BEGIN Provided records

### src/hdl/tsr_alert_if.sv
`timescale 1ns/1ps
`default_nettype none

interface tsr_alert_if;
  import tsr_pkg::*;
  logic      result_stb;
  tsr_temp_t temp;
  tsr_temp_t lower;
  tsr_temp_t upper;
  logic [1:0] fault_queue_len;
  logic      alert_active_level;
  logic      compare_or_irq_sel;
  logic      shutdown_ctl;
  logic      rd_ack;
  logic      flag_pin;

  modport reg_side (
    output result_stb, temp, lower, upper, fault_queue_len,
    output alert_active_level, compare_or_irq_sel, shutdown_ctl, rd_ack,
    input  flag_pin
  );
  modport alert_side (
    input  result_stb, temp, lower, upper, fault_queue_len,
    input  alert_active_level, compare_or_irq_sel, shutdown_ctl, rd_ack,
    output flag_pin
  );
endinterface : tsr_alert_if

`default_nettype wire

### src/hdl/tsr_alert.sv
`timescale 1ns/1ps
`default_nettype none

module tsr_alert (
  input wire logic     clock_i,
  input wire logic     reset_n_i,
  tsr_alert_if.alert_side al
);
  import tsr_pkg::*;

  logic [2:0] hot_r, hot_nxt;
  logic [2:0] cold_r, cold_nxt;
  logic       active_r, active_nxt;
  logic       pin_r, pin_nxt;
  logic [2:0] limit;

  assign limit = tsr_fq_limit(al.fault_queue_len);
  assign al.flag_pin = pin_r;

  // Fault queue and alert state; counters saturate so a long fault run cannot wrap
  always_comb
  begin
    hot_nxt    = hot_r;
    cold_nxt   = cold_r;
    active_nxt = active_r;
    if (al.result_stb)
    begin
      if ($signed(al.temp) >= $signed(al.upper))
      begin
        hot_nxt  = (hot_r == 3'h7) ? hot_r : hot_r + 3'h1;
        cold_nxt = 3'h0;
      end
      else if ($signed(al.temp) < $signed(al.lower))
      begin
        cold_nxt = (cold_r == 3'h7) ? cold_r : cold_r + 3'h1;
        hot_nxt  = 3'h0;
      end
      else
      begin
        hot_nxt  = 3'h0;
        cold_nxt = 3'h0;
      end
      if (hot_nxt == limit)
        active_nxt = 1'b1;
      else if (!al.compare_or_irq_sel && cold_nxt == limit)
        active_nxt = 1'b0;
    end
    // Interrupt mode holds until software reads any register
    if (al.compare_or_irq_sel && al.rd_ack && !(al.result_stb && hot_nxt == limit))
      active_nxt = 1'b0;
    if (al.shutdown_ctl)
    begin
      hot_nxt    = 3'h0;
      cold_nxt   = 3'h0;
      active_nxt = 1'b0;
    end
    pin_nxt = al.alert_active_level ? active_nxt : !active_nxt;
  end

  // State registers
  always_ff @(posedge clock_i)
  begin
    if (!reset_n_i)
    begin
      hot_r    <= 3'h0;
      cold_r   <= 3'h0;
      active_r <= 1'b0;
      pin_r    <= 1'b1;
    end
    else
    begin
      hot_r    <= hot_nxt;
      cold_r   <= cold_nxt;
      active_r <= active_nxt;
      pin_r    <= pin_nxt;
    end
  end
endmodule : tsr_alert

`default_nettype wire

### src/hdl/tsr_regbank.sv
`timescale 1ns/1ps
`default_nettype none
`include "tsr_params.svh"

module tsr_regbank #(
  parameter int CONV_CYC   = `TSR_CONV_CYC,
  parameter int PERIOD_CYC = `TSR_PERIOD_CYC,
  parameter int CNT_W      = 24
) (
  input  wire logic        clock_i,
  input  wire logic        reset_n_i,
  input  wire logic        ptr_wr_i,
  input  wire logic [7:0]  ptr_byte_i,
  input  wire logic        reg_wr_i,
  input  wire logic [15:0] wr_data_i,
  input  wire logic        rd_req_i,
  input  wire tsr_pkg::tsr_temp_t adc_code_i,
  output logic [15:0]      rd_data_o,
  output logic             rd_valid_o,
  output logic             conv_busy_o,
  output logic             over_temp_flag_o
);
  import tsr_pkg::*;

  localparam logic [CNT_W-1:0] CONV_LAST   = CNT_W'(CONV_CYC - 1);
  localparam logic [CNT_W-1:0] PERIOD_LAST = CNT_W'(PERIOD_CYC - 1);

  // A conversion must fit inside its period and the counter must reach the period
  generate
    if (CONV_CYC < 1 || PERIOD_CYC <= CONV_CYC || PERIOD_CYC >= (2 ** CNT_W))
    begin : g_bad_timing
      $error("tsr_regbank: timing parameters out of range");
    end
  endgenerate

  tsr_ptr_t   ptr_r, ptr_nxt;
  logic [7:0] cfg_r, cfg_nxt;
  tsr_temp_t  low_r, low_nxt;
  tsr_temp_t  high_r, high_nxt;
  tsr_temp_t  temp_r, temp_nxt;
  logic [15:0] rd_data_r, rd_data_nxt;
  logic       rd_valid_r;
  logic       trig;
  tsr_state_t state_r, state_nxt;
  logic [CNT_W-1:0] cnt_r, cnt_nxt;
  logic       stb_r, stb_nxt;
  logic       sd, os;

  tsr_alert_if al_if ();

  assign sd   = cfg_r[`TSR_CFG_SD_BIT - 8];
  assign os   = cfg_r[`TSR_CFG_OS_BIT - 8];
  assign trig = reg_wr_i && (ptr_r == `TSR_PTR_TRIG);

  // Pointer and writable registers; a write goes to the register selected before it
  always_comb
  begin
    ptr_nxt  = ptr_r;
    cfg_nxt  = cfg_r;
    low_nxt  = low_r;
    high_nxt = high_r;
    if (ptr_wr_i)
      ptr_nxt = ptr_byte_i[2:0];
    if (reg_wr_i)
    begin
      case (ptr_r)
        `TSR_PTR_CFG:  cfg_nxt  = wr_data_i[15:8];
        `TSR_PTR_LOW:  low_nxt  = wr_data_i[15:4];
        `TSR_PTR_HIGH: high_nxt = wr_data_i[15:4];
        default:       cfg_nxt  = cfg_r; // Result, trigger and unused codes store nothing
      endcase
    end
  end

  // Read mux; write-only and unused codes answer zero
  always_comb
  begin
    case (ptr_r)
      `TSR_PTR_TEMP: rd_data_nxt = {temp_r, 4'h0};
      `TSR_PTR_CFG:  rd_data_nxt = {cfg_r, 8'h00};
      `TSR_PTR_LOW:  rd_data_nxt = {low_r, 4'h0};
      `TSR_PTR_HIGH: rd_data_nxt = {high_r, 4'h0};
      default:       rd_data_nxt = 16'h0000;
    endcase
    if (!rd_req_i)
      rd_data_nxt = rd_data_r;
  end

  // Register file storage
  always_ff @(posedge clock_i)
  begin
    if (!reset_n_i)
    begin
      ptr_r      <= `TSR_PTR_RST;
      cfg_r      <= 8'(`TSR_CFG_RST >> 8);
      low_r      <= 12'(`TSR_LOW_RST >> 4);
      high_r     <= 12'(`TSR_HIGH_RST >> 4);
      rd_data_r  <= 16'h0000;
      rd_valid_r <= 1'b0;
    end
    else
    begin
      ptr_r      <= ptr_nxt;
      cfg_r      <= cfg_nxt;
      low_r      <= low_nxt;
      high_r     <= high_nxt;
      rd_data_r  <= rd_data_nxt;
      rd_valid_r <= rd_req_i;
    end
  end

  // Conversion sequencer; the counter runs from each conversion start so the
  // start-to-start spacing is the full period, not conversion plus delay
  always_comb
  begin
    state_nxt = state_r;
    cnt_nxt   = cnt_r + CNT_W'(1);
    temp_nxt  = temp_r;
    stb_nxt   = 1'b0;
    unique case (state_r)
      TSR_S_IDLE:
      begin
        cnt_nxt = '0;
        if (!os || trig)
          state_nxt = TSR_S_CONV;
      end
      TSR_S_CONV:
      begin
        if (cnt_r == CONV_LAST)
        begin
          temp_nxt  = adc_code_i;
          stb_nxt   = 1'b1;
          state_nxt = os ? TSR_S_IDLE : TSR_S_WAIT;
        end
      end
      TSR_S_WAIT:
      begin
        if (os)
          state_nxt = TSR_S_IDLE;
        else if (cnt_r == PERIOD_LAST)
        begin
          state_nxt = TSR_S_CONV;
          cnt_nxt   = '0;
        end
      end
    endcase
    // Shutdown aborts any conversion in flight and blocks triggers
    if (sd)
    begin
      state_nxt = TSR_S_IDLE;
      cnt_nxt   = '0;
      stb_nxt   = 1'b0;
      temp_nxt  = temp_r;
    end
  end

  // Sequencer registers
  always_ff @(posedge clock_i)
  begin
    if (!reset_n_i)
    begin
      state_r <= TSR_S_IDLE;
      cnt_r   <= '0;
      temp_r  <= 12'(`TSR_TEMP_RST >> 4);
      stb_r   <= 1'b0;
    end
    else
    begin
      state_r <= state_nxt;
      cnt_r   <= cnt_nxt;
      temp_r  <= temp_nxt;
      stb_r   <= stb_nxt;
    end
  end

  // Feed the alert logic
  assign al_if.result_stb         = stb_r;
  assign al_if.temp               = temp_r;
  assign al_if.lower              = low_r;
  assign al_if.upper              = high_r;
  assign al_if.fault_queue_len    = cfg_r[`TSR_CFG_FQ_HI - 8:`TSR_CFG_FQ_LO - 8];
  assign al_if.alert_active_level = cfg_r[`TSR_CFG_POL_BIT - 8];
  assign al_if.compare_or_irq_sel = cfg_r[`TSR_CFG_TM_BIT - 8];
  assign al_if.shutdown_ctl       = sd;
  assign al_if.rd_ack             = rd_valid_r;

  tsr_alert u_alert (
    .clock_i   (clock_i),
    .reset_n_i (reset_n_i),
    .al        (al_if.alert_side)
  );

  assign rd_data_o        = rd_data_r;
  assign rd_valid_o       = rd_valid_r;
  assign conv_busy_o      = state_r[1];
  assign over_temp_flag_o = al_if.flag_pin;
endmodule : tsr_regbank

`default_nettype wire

END Provided records
BEGIN Provided records

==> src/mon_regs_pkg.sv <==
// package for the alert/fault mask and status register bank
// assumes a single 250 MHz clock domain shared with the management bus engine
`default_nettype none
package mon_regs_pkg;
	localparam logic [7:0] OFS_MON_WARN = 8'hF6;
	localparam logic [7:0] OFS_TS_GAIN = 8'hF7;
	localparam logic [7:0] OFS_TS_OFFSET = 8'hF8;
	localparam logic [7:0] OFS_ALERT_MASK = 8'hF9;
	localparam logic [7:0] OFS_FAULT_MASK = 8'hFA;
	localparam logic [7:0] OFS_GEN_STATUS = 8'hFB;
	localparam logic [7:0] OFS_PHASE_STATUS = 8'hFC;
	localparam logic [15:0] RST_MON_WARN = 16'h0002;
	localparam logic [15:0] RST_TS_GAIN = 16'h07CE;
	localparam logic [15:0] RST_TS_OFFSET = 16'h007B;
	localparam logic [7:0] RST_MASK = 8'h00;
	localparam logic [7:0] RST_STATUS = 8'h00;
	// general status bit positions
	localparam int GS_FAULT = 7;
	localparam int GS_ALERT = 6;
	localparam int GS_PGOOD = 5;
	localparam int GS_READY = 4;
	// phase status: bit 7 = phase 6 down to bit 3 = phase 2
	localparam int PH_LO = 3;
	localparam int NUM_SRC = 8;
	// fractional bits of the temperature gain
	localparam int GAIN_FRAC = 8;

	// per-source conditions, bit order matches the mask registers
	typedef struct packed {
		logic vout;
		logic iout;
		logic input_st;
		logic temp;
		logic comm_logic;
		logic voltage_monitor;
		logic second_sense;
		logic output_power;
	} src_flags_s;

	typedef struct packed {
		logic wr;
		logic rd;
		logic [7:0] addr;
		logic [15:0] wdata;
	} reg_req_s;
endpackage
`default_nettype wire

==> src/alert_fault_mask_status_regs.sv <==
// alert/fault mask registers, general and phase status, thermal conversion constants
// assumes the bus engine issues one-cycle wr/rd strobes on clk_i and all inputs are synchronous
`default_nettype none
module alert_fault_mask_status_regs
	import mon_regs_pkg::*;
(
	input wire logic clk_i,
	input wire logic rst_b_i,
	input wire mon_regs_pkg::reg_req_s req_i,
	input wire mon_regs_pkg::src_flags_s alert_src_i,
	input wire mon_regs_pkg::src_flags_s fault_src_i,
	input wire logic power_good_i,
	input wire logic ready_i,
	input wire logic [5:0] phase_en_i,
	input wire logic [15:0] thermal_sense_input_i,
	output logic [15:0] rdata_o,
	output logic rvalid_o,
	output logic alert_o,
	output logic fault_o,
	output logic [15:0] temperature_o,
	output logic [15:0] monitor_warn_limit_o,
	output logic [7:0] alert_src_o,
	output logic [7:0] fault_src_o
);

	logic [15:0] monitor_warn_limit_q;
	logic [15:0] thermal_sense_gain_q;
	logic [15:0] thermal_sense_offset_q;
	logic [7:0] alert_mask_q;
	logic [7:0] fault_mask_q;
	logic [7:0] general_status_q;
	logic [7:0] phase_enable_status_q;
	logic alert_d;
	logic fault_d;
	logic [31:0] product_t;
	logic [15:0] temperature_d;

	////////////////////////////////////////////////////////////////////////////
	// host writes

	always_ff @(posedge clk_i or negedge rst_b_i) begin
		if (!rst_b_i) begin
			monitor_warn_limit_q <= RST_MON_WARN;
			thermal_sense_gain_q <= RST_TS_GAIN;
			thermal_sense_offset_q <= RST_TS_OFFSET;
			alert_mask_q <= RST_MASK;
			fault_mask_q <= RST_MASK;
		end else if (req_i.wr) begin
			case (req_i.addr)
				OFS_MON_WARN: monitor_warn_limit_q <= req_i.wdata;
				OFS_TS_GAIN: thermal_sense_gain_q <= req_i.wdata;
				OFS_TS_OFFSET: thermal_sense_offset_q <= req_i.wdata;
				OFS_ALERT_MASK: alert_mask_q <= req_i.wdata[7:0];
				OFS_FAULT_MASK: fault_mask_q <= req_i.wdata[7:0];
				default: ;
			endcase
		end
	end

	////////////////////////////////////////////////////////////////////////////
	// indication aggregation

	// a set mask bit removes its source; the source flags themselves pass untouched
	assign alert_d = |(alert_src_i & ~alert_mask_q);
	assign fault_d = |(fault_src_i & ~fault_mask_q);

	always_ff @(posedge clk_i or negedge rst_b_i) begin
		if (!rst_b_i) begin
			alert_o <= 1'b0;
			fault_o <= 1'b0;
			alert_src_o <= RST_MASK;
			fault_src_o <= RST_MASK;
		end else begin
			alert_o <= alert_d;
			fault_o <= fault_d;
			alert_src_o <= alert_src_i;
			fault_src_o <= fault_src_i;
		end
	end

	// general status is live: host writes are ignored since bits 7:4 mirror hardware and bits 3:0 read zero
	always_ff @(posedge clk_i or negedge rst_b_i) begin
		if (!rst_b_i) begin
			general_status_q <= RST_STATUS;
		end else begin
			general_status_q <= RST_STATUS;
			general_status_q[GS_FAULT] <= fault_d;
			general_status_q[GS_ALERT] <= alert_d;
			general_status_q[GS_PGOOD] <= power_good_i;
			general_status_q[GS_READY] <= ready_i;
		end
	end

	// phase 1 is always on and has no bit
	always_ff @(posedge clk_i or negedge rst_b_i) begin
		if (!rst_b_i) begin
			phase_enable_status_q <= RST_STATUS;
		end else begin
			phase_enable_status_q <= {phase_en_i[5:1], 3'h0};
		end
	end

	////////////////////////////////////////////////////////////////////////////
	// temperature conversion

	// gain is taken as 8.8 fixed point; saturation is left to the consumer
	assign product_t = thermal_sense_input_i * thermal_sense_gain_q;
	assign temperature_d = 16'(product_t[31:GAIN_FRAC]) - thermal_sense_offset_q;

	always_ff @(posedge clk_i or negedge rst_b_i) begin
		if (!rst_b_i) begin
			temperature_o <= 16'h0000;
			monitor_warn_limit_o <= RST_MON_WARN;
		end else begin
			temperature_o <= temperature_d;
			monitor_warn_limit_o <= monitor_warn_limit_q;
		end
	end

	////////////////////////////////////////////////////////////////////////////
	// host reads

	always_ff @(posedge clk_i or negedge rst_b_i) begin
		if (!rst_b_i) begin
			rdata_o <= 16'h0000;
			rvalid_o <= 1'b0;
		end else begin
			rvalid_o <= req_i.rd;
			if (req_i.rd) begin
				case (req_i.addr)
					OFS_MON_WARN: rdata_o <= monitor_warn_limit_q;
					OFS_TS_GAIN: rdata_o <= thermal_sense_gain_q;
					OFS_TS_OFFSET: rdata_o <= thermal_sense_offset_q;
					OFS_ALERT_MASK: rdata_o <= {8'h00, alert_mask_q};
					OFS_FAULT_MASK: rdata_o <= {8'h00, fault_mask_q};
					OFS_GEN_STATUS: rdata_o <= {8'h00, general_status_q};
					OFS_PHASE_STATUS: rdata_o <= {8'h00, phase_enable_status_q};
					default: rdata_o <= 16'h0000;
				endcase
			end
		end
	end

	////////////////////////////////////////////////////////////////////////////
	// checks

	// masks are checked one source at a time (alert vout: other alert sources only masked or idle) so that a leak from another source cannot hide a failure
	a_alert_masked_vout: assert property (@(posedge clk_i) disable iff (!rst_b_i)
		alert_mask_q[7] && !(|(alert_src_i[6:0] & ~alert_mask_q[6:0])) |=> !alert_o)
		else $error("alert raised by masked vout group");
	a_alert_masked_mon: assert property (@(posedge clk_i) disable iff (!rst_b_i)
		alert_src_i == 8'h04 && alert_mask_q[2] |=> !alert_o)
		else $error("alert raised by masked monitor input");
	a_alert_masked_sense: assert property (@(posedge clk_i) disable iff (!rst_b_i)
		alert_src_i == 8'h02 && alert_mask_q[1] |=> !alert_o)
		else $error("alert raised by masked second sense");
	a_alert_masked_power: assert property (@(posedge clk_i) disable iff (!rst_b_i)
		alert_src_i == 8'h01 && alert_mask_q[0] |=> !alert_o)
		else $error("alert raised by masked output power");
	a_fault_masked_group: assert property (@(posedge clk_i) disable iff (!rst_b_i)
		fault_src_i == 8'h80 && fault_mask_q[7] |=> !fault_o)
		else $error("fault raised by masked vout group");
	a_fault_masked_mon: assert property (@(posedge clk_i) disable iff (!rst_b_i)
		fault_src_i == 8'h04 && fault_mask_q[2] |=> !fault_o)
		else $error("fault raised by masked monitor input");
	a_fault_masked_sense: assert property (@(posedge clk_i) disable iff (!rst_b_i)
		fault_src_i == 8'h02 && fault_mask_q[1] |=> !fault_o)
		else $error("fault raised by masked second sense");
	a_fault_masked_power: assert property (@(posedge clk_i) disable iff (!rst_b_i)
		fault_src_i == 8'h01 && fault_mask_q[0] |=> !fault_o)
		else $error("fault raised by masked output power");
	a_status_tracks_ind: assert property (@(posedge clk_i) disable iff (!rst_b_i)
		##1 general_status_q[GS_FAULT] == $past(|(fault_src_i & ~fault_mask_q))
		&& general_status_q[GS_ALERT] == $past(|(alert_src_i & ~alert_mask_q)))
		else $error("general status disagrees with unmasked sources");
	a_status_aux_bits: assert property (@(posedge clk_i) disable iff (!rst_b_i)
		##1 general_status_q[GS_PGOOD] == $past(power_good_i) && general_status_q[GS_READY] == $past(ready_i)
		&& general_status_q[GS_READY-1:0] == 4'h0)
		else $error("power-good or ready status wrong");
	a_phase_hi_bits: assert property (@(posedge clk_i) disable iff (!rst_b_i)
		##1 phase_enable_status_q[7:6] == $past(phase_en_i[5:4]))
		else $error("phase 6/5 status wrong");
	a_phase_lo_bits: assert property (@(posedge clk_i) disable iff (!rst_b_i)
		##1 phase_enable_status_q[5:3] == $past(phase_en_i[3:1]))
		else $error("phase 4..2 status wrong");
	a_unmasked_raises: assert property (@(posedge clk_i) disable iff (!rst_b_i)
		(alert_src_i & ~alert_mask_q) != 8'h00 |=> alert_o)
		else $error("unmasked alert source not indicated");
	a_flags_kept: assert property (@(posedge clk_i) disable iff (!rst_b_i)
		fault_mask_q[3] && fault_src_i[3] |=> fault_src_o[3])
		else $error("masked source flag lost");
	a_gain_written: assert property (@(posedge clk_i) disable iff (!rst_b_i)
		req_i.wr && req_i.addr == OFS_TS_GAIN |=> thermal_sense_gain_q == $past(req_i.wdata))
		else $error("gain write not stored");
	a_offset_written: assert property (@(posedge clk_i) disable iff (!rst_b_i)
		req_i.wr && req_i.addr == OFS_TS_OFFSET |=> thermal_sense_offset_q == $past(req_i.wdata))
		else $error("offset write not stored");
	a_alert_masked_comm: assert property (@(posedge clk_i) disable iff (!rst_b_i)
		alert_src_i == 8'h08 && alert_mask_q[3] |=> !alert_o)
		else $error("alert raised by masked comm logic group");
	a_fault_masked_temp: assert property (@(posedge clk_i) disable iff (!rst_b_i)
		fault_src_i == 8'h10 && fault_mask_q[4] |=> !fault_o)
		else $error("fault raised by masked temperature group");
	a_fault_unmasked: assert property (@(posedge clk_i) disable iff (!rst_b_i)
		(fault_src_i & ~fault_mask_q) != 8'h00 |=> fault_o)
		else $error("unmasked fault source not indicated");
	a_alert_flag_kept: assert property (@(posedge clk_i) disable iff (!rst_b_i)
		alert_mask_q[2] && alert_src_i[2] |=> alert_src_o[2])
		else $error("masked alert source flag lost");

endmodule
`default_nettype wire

END Provided records

What to produce: In the data above, find each line that has the word "modport" and copy it out.

Solution for this problem:
  modport reg_side (
  modport alert_side (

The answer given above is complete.